Ronald L. Scott
According to the National Conference of State Legislatures Health Policy Tracking Service, 46 states "have put health insurers on notice to pay clean claims in a timely fashion or face possible penalties and fines." Several states tightened or enacted prompt payment statutes in 2001, while other states addressed the issue through increased enforcement of existing laws. Current Texas law requires health insurers to pay clean claims within 45 days of receipt, and imposes administrative penalties of up to $1,000 per day. In 2001, the Texas Legislature passed House Bill 1862, which would have tightened prompt payment requirements.
The Texas Medical Association claims that 60 percent of physicians experience cash-flow problems caused by non-payment or slow-payment of claims. See Eiland, Health Law 2001, Texas Bar Journal (Jan. 2002). More than 10,000 Texas physicians and providers complained about payment delays, prompting the Texas Legislature to respond with House Bill 1862. See id. Some physicians assert that when a physician sends a claim to a health insurer for payment some health care plans simply allege that the claim was not received. Although Texas law requires payment within 45 days of receipt, the statutory limit of 45 days does not begin until the insurer receives the claim, allowing the insurer to delay payment. House Bill 1862 established a standardized "clean claim form" for health care insurers and included provisions for proving receipt of a claim by the insurer. Under the bill, insurers could require any data element on a clean claim that is required in an electronic transaction set needed to comply with federal law. However, the bill prohibited an insurer from requiring a physician to provide information other than information for a data field included on the clean claim form. The bill also prohibited insurers from requiring the use of binding arbitration to settle payment disputes.
Governor Perry vetoed the bill, saying that the elimination of alternative dispute resolution clauses "is likely to send more disputes to the courthouse for resolution further delaying the payments of claims, driving up the cost of health insurance premiums and increasing the number of uninsured in Texas." However, Perry directed the Texas Department of Insurance (TDI) to be more "aggressive" in assisting physicians and health-care providers in claims disputes.

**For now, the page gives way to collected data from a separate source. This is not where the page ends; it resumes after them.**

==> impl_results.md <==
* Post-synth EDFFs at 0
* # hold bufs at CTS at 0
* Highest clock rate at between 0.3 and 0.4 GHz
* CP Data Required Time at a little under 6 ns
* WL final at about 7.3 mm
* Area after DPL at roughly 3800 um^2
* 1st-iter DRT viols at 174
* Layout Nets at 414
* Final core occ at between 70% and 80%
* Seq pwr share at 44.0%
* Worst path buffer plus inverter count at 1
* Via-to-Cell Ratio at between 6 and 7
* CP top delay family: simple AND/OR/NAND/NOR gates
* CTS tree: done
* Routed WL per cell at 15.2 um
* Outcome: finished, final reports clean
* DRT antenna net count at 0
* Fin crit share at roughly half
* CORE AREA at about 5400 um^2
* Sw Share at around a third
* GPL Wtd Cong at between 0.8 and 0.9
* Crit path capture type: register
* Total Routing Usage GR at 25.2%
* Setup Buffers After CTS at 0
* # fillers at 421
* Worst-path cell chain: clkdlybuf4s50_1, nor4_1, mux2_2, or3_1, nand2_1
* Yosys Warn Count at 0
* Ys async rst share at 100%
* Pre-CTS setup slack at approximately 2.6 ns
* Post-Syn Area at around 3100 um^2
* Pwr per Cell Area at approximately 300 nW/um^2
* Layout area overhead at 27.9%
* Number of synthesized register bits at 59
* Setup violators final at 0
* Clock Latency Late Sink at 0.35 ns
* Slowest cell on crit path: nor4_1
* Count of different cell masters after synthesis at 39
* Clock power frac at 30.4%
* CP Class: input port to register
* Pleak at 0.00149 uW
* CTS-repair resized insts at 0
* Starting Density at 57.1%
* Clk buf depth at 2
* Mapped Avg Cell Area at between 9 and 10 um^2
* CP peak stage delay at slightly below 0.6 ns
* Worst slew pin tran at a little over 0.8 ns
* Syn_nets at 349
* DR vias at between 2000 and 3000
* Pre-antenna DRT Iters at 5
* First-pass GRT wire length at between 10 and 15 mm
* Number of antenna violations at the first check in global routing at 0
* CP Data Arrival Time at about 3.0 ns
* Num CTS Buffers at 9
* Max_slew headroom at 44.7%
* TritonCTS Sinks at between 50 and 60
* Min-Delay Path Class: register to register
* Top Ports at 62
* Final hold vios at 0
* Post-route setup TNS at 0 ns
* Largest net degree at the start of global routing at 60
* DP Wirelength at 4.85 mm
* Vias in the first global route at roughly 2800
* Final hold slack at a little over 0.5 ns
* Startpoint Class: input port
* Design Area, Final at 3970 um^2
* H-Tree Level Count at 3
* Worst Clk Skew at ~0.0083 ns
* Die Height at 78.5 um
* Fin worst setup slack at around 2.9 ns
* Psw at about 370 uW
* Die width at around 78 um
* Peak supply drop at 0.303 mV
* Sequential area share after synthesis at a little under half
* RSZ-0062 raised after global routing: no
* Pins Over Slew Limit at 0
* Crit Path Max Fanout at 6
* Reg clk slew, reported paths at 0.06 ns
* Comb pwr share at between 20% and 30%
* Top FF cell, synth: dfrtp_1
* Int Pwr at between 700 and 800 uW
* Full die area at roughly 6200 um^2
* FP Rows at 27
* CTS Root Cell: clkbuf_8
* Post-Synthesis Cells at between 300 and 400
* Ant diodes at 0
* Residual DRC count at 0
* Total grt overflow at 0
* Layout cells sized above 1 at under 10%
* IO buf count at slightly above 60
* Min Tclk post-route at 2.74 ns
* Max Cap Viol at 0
[config.mk]
export PLATFORM = sky130hd
export DESIGN_NAME = adat_tx_multi
export DESIGN_NICKNAME = d
export VERILOG_FILES = /design/src/rtl/adat_tx_multi.sv
export SDC_FILE = /design/constraint.sdc
export NUM_CORES = 1
export LEC_CHECK = 0
export ABC_AREA = 1
export BUFFER_PORTS_ARGS = -buffer_cell sky130_fd_sc_hd__buf_2
export CORE_MARGIN = 1
export CORE_UTILIZATION = 45
export DETAILED_ROUTE_END_ITERATION = 6
export PLACE_DENSITY_LB_ADDON = 0.25
export SYNTH_ARGS = -nofsm -noshare
export SYNTH_HDL_FRONTEND = slang
export SYNTH_SLANG_ARGS = --single-unit
[constraint.sdc]
create_clock -name clk_i -period 25.8 [get_ports clk_i]
set_clock_uncertainty 0.2 [all_clocks]
set_input_delay 1.29 -clock clk_i [delete_from_list [all_inputs] [get_ports clk_i]]
set_output_delay 1.29 -clock clk_i [all_outputs]
set_load 0.005 [all_outputs]
File: config.mk
export PLATFORM = sky130hd
export DESIGN_NAME = next_pc_unit_flat
export DESIGN_NICKNAME = d
export VERILOG_FILES = /design/src/rtl/next_pc_if.sv /design/src/rtl/next_pc_unit.sv /design/src/flat_wrapper.sv
export SDC_FILE = /design/constraint.sdc
export NUM_CORES = 1
export LEC_CHECK = 0
export ABC_AREA = 1
export CORE_MARGIN = 3
export CORE_UTILIZATION = 50
export CTS_CLUSTER_DIAMETER = 60
export CTS_CLUSTER_SIZE = 16
export DETAILED_ROUTE_END_ITERATION = 8
export PLACE_DENSITY_LB_ADDON = 0.25
export SLEW_MARGIN = 20
export SYNTH_ARGS = -nofsm -noshare
export SYNTH_HDL_FRONTEND = slang
export SYNTH_SLANG_ARGS = --single-unit
File: constraint.sdc
create_clock -name clk -period 3.9 [get_ports clk]
set_input_delay 0.39 -clock clk [delete_from_list [all_inputs] [get_ports clk]]
set_output_delay 0.39 -clock clk [all_outputs]
set_load 0.01 [all_outputs]
### src/rtl/lsu_pkg.sv
// Shared definitions for the LSU data-memory port: op encodings, FSM states,
// byte-space bound and the request legality check.
package lsu_pkg;

  typedef enum logic [2:0] {
    OP_LW  = 3'b000,
    OP_LB  = 3'b001,
    OP_LBU = 3'b010,
    OP_LH  = 3'b011,
    OP_LHU = 3'b100,
    OP_SB  = 3'b101,
    OP_SH  = 3'b110,
    OP_SW  = 3'b111
  } op_e;

  typedef enum logic [1:0] {
    IDLE   = 2'd0,
    ACCESS = 2'd1,
    WRITE  = 2'd2,
    RESP   = 2'd3
  } state_e;

  localparam int ADDR_BITS   = 9;
  localparam int WORD_ADDR_W = ADDR_BITS - 2;

  function automatic logic is_store(input op_e op);
    return (op == OP_SB) || (op == OP_SH) || (op == OP_SW);
  endfunction

  // Out of the 512-byte space, or not naturally aligned for its width.
  function automatic logic is_illegal(input op_e op, input logic [31:0] addr);
    logic bad;
    bad = |addr[31:ADDR_BITS];
    case (op)
      OP_LW, OP_SW:         bad = bad | (|addr[1:0]);
      OP_LH, OP_LHU, OP_SH: bad = bad | addr[0];
      default:              bad = bad;
    endcase
    return bad;
  endfunction

endpackage

### src/rtl/lsu_dm_port_if.sv
// CPU request/response and word-memory signals of the LSU data-memory port.
interface lsu_dm_port_if;
  import lsu_pkg::*;

  logic                   req_valid;
  logic                   req_ready;
  logic [2:0]             req_op;
  logic [31:0]            req_addr;
  logic [31:0]            req_wdata;
  logic                   rsp_valid;
  logic [31:0]            rsp_rdata;
  logic                   rsp_err;
  logic                   mem_we;
  logic [WORD_ADDR_W-1:0] mem_addr;
  logic [31:0]            mem_wdata;
  logic [31:0]            mem_rdata;

  modport slave (
    input  req_valid, req_op, req_addr, req_wdata, mem_rdata,
    output req_ready, rsp_valid, rsp_rdata, rsp_err, mem_we, mem_addr, mem_wdata
  );

  modport master (
    output req_valid, req_op, req_addr, req_wdata, mem_rdata,
    input  req_ready, rsp_valid, rsp_rdata, rsp_err, mem_we, mem_addr, mem_wdata
  );

endinterface
--- src/rtl/rca_pkg.sv ---
// ----------------------------------------------------------------------------
// rca_pkg
// Shared types and constants for the ripple-carry adder result collector.
//   rca_state_t           : collector FSM states
//   RCA_W / RCA_HALF_W    : full operand width and width of one result half
//   RCA_FLAG_LSB/MSB      : encoding of the adder half-select flag
// ----------------------------------------------------------------------------
package rca_pkg;

    localparam int RCA_W      = 32;
    localparam int RCA_HALF_W = 16;

    localparam logic RCA_FLAG_LSB = 1'b0;
    localparam logic RCA_FLAG_MSB = 1'b1;

    typedef enum logic [1:0] {
        RCA_IDLE,
        RCA_LSB,
        RCA_MSB,
        RCA_DONE
    } rca_state_t;

endpackage
--- src/flat_wrapper.sv ---
// flat-port wrapper written by rule: the top's interface ports become plain ports
module mc_ctrl_flat 
  (clk, rst, bus_Op, bus_Funct, bus_Zero, bus_PCWrite, bus_NPCOp, bus_IRWrite, bus_IorD, bus_MemWrite, bus_RegWrite, bus_GPRSel, bus_WDSel, bus_EXTOp, bus_ALUSrcB, bus_ALUOp, bus_Illegal);
  mc_ctrl_if bus_i ();
  input  logic clk;
  input  logic rst;
  input wire logic [$bits(bus_i.Op)-1:0] bus_Op;
  input wire logic [$bits(bus_i.Funct)-1:0] bus_Funct;
  input wire logic [$bits(bus_i.Zero)-1:0] bus_Zero;
  output wire logic [$bits(bus_i.PCWrite)-1:0] bus_PCWrite;
  output wire logic [$bits(bus_i.NPCOp)-1:0] bus_NPCOp;
  output wire logic [$bits(bus_i.IRWrite)-1:0] bus_IRWrite;
  output wire logic [$bits(bus_i.IorD)-1:0] bus_IorD;
  output wire logic [$bits(bus_i.MemWrite)-1:0] bus_MemWrite;
  output wire logic [$bits(bus_i.RegWrite)-1:0] bus_RegWrite;
  output wire logic [$bits(bus_i.GPRSel)-1:0] bus_GPRSel;
  output wire logic [$bits(bus_i.WDSel)-1:0] bus_WDSel;
  output wire logic [$bits(bus_i.EXTOp)-1:0] bus_EXTOp;
  output wire logic [$bits(bus_i.ALUSrcB)-1:0] bus_ALUSrcB;
  output wire logic [$bits(bus_i.ALUOp)-1:0] bus_ALUOp;
  output wire logic [$bits(bus_i.Illegal)-1:0] bus_Illegal;
  assign bus_i.Op = bus_Op;
  assign bus_i.Funct = bus_Funct;
  assign bus_i.Zero = bus_Zero;
  assign bus_PCWrite = bus_i.PCWrite;
  assign bus_NPCOp = bus_i.NPCOp;
  assign bus_IRWrite = bus_i.IRWrite;
  assign bus_IorD = bus_i.IorD;
  assign bus_MemWrite = bus_i.MemWrite;
  assign bus_RegWrite = bus_i.RegWrite;
  assign bus_GPRSel = bus_i.GPRSel;
  assign bus_WDSel = bus_i.WDSel;
  assign bus_EXTOp = bus_i.EXTOp;
  assign bus_ALUSrcB = bus_i.ALUSrcB;
  assign bus_ALUOp = bus_i.ALUOp;
  assign bus_Illegal = bus_i.Illegal;
  mc_ctrl u_core (.clk(clk), .rst(rst), .bus(bus_i));
endmodule
===== src/rtl/divider_if.sv =====
// Handshake and operand bundle between the EX stage and the divider.
// Master drives operands and pipeline control; slave returns the result.
interface divider_if #(
  parameter int XLEN = 32
);
  logic            start;
  logic [1:0]      op;
  logic [XLEN-1:0] dividend;
  logic [XLEN-1:0] divisor;
  logic            pipe_enable;
  logic            flush;
  logic [XLEN-1:0] result;
  logic            done;
  logic            div_wait;

  modport master (
    output start, op, dividend, divisor,
    output pipe_enable, flush,
    input  result, done, div_wait
  );

  modport slave (
    input  start, op, dividend, divisor,
    input  pipe_enable, flush,
    output result, done, div_wait
  );
endinterface


===== src/rtl/divider.sv =====
// RV32M iterative radix-2 restoring divider for the EX stage.
// Stalls the pipe while busy and holds its result until EX advances.
module divider #(
  parameter int XLEN = 32
) (
  input logic      clk,
  input logic      rst_n,
  divider_if.slave bus
);
  localparam int CW = $clog2(XLEN);

  typedef enum logic [1:0] {IDLE, BUSY, DONE} state_t;

  state_t          state;
  logic [CW-1:0]   cnt;
  logic [2*XLEN:0] work;
  logic [XLEN-1:0] dvsr;
  logic [XLEN-1:0] res_q;
  logic            done_q;
  logic            neg_q;
  logic            neg_r;
  logic            is_rem;

  logic            sgn;
  logic            a_neg;
  logic            b_neg;
  logic [XLEN-1:0] abs_a;
  logic [XLEN-1:0] abs_b;
  logic            div_zero;
  logic            ovf;
  logic [2*XLEN:0] shl;
  logic [XLEN+1:0] diff;
  logic [2*XLEN:0] nxt;
  logic [XLEN-1:0] q;
  logic [XLEN-1:0] r;
  logic [XLEN-1:0] fix;

  assign sgn   = ~bus.op[0];
  assign a_neg = sgn & bus.dividend[XLEN-1];
  assign b_neg = sgn & bus.divisor[XLEN-1];
  assign abs_a = a_neg ? '0 - bus.dividend : bus.dividend;
  assign abs_b = b_neg ? '0 - bus.divisor : bus.divisor;

  assign div_zero = (bus.divisor == '0);
  assign ovf = sgn
             & (bus.dividend == {1'b1, {(XLEN-1){1'b0}}})
             & (bus.divisor == '1);

  // Negative trial difference means the divisor did not fit: restore.
  assign shl  = work << 1;
  assign diff = {1'b0, shl[2*XLEN:XLEN]} - {2'b00, dvsr};
  assign nxt  = diff[XLEN+1] ? shl
              : {diff[XLEN:0], shl[XLEN-1:1], 1'b1};

  assign q   = nxt[XLEN-1:0];
  assign r   = nxt[2*XLEN-1:XLEN];
  assign fix = is_rem ? (neg_r ? '0 - r : r)
                      : (neg_q ? '0 - q : q);

  assign bus.div_wait = ~bus.flush
                      & ((state == IDLE & bus.start)
                      | (state == BUSY));
  assign bus.done     = done_q & ~bus.flush;
  assign bus.result   = bus.flush ? '0 : res_q;

  always_ff @(posedge clk or negedge rst_n) begin
    if (!rst_n) begin
      state  <= IDLE;
      cnt    <= '0;
      work   <= '0;
      dvsr   <= '0;
      res_q  <= '0;
      done_q <= 1'b0;
      neg_q  <= 1'b0;
      neg_r  <= 1'b0;
      is_rem <= 1'b0;
    end else if (bus.flush) begin
      state  <= IDLE;
      cnt    <= '0;
      work   <= '0;
      res_q  <= '0;
      done_q <= 1'b0;
    end else begin
      unique case (state)
        IDLE: begin
          if (bus.start) begin
            is_rem <= bus.op[1];
            neg_q  <= a_neg ^ b_neg;
            neg_r  <= a_neg;
            cnt    <= '0;
            if (div_zero) begin
              res_q  <= bus.op[1] ? bus.dividend : '1;
              done_q <= 1'b1;
              state  <= DONE;
            end else if (ovf) begin
              res_q  <= bus.op[1] ? '0 : bus.dividend;
              done_q <= 1'b1;
              state  <= DONE;
            end else begin
              work  <= {{(XLEN+1){1'b0}}, abs_a};
              dvsr  <= abs_b;
              state <= BUSY;
            end
          end
        end
        BUSY: begin
          work <= nxt;
          cnt  <= cnt + CW'(1);
          if (cnt == CW'(XLEN-1)) begin
            res_q  <= fix;
            done_q <= 1'b1;
            state  <= DONE;
          end
        end
        DONE: begin
          if (bus.pipe_enable) begin
            res_q  <= '0;
            done_q <= 1'b0;
            state  <= IDLE;
          end
        end
        default: state <= IDLE;
      endcase
    end
  end
endmodule


===== src/flat_wrapper.sv =====
// flat-port wrapper written by rule: the top's interface ports become plain ports
module divider_flat 
#(
  parameter int XLEN = 32
)
  (clk, rst_n, bus_start, bus_op, bus_dividend, bus_divisor, bus_pipe_enable, bus_flush, bus_result, bus_done, bus_div_wait);
  divider_if #(.XLEN(XLEN)) bus_i ();
  input logic clk;
  input logic rst_n;
  input wire logic [$bits(bus_i.start)-1:0] bus_start;
  input wire logic [$bits(bus_i.op)-1:0] bus_op;
  input wire logic [$bits(bus_i.dividend)-1:0] bus_dividend;
  input wire logic [$bits(bus_i.divisor)-1:0] bus_divisor;
  input wire logic [$bits(bus_i.pipe_enable)-1:0] bus_pipe_enable;
  input wire logic [$bits(bus_i.flush)-1:0] bus_flush;
  output wire logic [$bits(bus_i.result)-1:0] bus_result;
  output wire logic [$bits(bus_i.done)-1:0] bus_done;
  output wire logic [$bits(bus_i.div_wait)-1:0] bus_div_wait;
  assign bus_i.start = bus_start;
  assign bus_i.op = bus_op;
  assign bus_i.dividend = bus_dividend;
  assign bus_i.divisor = bus_divisor;
  assign bus_i.pipe_enable = bus_pipe_enable;
  assign bus_i.flush = bus_flush;
  assign bus_result = bus_i.result;
  assign bus_done = bus_i.done;
  assign bus_div_wait = bus_i.div_wait;
  divider #(.XLEN(XLEN)) u_core (.clk(clk), .rst_n(rst_n), .bus(bus_i));
endmodule

===== config.mk =====
export PLATFORM = sky130hd
export DESIGN_NAME = divider_flat
export DESIGN_NICKNAME = d
export VERILOG_FILES = /design/src/rtl/divider_if.sv /design/src/rtl/divider.sv /design/src/flat_wrapper.sv
export SDC_FILE = /design/constraint.sdc
export NUM_CORES = 1
export LEC_CHECK = 0
export ABC_AREA = 1
export ABC_CLOCK_PERIOD_IN_PS = 3700
export BUFFER_PORTS_ARGS = -buffer_cell sky130_fd_sc_hd__buf_4
export CORE_UTILIZATION = 45
export CTS_CLUSTER_SIZE = 16
export DETAILED_ROUTE_END_ITERATION = 10
export PLACE_DENSITY = 0.73
export REMOVE_ABC_BUFFERS = 1
export SLEW_MARGIN = 10
export SYNTH_ARGS = -nofsm -noshare
export SYNTH_HDL_FRONTEND = slang
export SYNTH_SLANG_ARGS = --single-unit
export TNS_END_PERCENT = 10

===== constraint.sdc =====
create_clock -name clk -period 3.7 [get_ports clk]
set_clock_uncertainty 0.15 [all_clocks]
set_input_delay 0.185 -clock clk [delete_from_list [all_inputs] [get_ports clk]]
set_output_delay 0.185 -clock clk [all_outputs]
set_load 0.005 [all_outputs]

Word level (Yosys, flattened, before mapping) --
Cells that the tools add are included. W data, S select, Z words.
Word-level totals: bits in registers 139, word-level logic and storage cells 87, input bits 71, output and inout bits 34
Cells by class: mux-type cells 38, equality and inequality tests 11, $add $sub $neg 6, bitwise operators 13, reductions and logical operators 10
Operators with widths (count):
- $mux W32 | 14
- $mux W64 | 5
- $pmux W64 S2 | 1
- $sub A1 B32 Y32 const A | 4
- $pmux W32 S3 | 1
- $eq A32 B32 Y1 const B | 2
- $sub A33 B32 Y34 | 1
- $logic_not A32 Y1 | 1
- $ne A3 B3 Y1 const B | 5
- $mux W2 | 6
- $mux W5 | 2
- $pmux W5 S2 | 1
- $reduce_and A5 Y1 | 2
- $and A1 B1 Y1 | 7
- $mux W1 | 6
- $pmux W2 S3 | 1
- $reduce_and A3 Y1 | 2
- $add A5 B1 Y5 const B | 1
- $eq A5 B5 Y1 const B | 1
- $ne A4 B2 Y1 const B | 1
- $not A1 Y1 | 4
- $reduce_and A4 Y1 | 1
- $reduce_bool A4 Y1 | 1
- $pmux W1 S3 | 1
- 7 further kinds | 7

Longest topological paths before layout --
Gate-level depths: netlist (run 1).
depth in word-level cells 8, gate-level depth with buffers 33, gate-level depth less buffers 31

Worst setup path before layout (run 1) --
Ideal clock, no wire load.
path kind reg-to-reg, start reg u_core.work[54], end reg u_core.res_q[16], data required time 3484 ps, path slack -203 ps, period minus slack after synthesis 3903 ps, cell stages (with the launch flop) 27, buffers on the path 2, arrival 3687 ps, cell sequence dfrtp_1 > ha_1 > nand2_2 > inv_2 > nand2_1 > nand3_1 > a21oi_2 > nor2_2 > nor2_8 > nand2_4 > buf_8 > inv_2 > buf_2 > ha_1 > inv_1 > nor3_2 > nand3_1 > nor3_2 > nand3_1 > o41ai_1 > o21ai_0 > or2_2 > a31oi_1 > o21ai_1 > nand2_1 > nand2_1 > nand2_1
On the way: cells in the longest elaborated chain, start to end 8
RTL lines:
- from (decl) | line divider.sv:16 | logic [2*XLEN:0] work;
- from (signal assigned) | line divider.sv:100 | work <= {{(XLEN+1){1'b0}}, abs_a};
- from (signal assigned) | line divider.sv:107 | work <= nxt;
- $sub A33 B32 Y34 * | line divider.sv:51 | assign diff = {1'b0, shl[2*XLEN:XLEN]} - {2'b00, dvsr};
- $mux W64 * | line divider.sv:52 | assign nxt = diff[XLEN+1] ? shl
- $sub A1 B32 Y32, on equally long branches | line divider.sv:58, divider.sv:57
- $mux W32, on equally long branches | line divider.sv:58, divider.sv:57
- $mux W32 * | line divider.sv:57 | assign fix = is_rem ? (neg_r ? '0 - r : r)
- $mux W32 * | line divider.sv:109 | if (cnt == CW'(XLEN-1)) begin
- $pmux W32 S3 * | line divider.sv:84 | unique case (state)
- $mux W32 * | line divider.sv:77 | end else if (bus.flush) begin
- to (signal assigned) | line divider.sv:92 | res_q <= bus.op[1] ? bus.dividend : '1;
- to (signal assigned) | line divider.sv:96 | res_q <= bus.op[1] ? '0 : bus.dividend;
- to (signal assigned) | line divider.sv:110 | res_q <= fix;
- to (decl) | line divider.sv:18 | logic [XLEN-1:0] res_q;
Mark *: on every way between the ends. The rest lies on a longest branch, timed or not. The select of a mux whose other input is x is not followed. A chain may end at the register's enable or synchronous reset.

Final worst setup path (run 1) --
start reg u_core.dvsr[8], end reg u_core.res_q[16]
On the way: cells in the longest elaborated chain, start to end 8
RTL lines:
- from (decl) | line divider.sv:17 | logic [XLEN-1:0] dvsr;
- from (signal assigned) | line divider.sv:101 | dvsr <= abs_b;
- $sub A33 B32 Y34 * | line divider.sv:51
- $mux W64 * | line divider.sv:52
- $sub A1 B32 Y32, on equally long branches | line divider.sv:58, divider.sv:57
- $mux W32, on equally long branches | line divider.sv:58, divider.sv:57
- $mux W32 * | line divider.sv:57
- $mux W32 * | line divider.sv:109
- $pmux W32 S3 * | line divider.sv:84
- $mux W32 * | line divider.sv:77
Marks and branches as above.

Insurance Commissioner Jose Montemayor appointed a Prompt Payment Ombudsman who reviewed claim payment practices and fined 17 HMOs and insurers $9.25 million for violating Texas' prompt payment laws. Further, the insurers agreed to make restitution to the physicians and providers affected by the violations. See Hall, "Clean claim" improvements in Texas ensure prompt payment available at http://www.insure.com/pro/regulation/cleanclaims901.cfm. TDI has also promulgated new regulations effective Oct. 2, 2001 to help enforce prompt payment. The rules address proof of receipt of claims, limit insurersí ability to contractually extend payment time, define elements of "clean claims," and require that any insurer audit of a claim be conducted within 180 days. Under the regulations, only information from patientsí medical or billing records can be required by insurers as clean claim elements or attachments. Also, if the insurer conducts an audit, it must nonetheless pay 85% of the claim within 45 days, with the balance payable at the end of the 180-day audit period (unless the insurer seeks a refund of the amount paid as a result of the audit). See Montemayor Approves Clean Claim Improvements available at http://www.tdi.state.tx.us/commish/nr09131a.html.
Legislatively, the prompt payment issue is far from dead, since an interim legislative committee is studying the issue for further consideration in the next legislative session.